__THE PROBLEM__
Please return only the lines from the one holding "create_clock -name clock" through the one holding "set_load 0.02 [all_outputs]", exactly as they appear in the records below, both ends included.

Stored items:

>>>>

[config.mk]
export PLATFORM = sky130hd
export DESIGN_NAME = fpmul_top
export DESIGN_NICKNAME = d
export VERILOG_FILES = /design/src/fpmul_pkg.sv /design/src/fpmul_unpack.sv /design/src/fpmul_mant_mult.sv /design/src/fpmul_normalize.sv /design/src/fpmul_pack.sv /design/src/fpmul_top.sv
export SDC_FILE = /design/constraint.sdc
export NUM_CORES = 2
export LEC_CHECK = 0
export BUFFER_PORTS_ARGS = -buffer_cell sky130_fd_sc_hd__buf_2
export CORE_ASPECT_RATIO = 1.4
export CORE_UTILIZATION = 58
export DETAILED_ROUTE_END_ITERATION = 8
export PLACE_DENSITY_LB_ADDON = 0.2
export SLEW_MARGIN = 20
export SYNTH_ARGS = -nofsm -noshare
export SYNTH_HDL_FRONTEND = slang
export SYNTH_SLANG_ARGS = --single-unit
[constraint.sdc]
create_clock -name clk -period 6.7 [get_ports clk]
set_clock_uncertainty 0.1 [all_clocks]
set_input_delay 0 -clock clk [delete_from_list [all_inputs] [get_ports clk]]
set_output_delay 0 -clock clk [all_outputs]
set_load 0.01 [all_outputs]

<<<<
>>>>

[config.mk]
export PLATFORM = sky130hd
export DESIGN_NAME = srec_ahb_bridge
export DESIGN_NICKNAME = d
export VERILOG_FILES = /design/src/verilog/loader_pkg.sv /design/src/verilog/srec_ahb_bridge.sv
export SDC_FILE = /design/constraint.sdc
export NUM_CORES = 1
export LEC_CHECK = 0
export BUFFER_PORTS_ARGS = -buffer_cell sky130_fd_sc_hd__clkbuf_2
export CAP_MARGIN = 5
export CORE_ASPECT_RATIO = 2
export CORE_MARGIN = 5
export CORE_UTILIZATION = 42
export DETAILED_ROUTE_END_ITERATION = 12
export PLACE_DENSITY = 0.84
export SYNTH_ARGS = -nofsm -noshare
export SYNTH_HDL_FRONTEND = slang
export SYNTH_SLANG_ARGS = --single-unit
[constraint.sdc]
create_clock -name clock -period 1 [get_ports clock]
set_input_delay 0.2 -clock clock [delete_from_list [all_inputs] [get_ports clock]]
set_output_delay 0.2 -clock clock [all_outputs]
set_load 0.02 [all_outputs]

<<<<

__WRITTEN SOLUTION__
create_clock -name clock -period 1 [get_ports clock]
set_input_delay 0.2 -clock clock [delete_from_list [all_inputs] [get_ports clock]]
set_output_delay 0.2 -clock clock [all_outputs]
set_load 0.02 [all_outputs]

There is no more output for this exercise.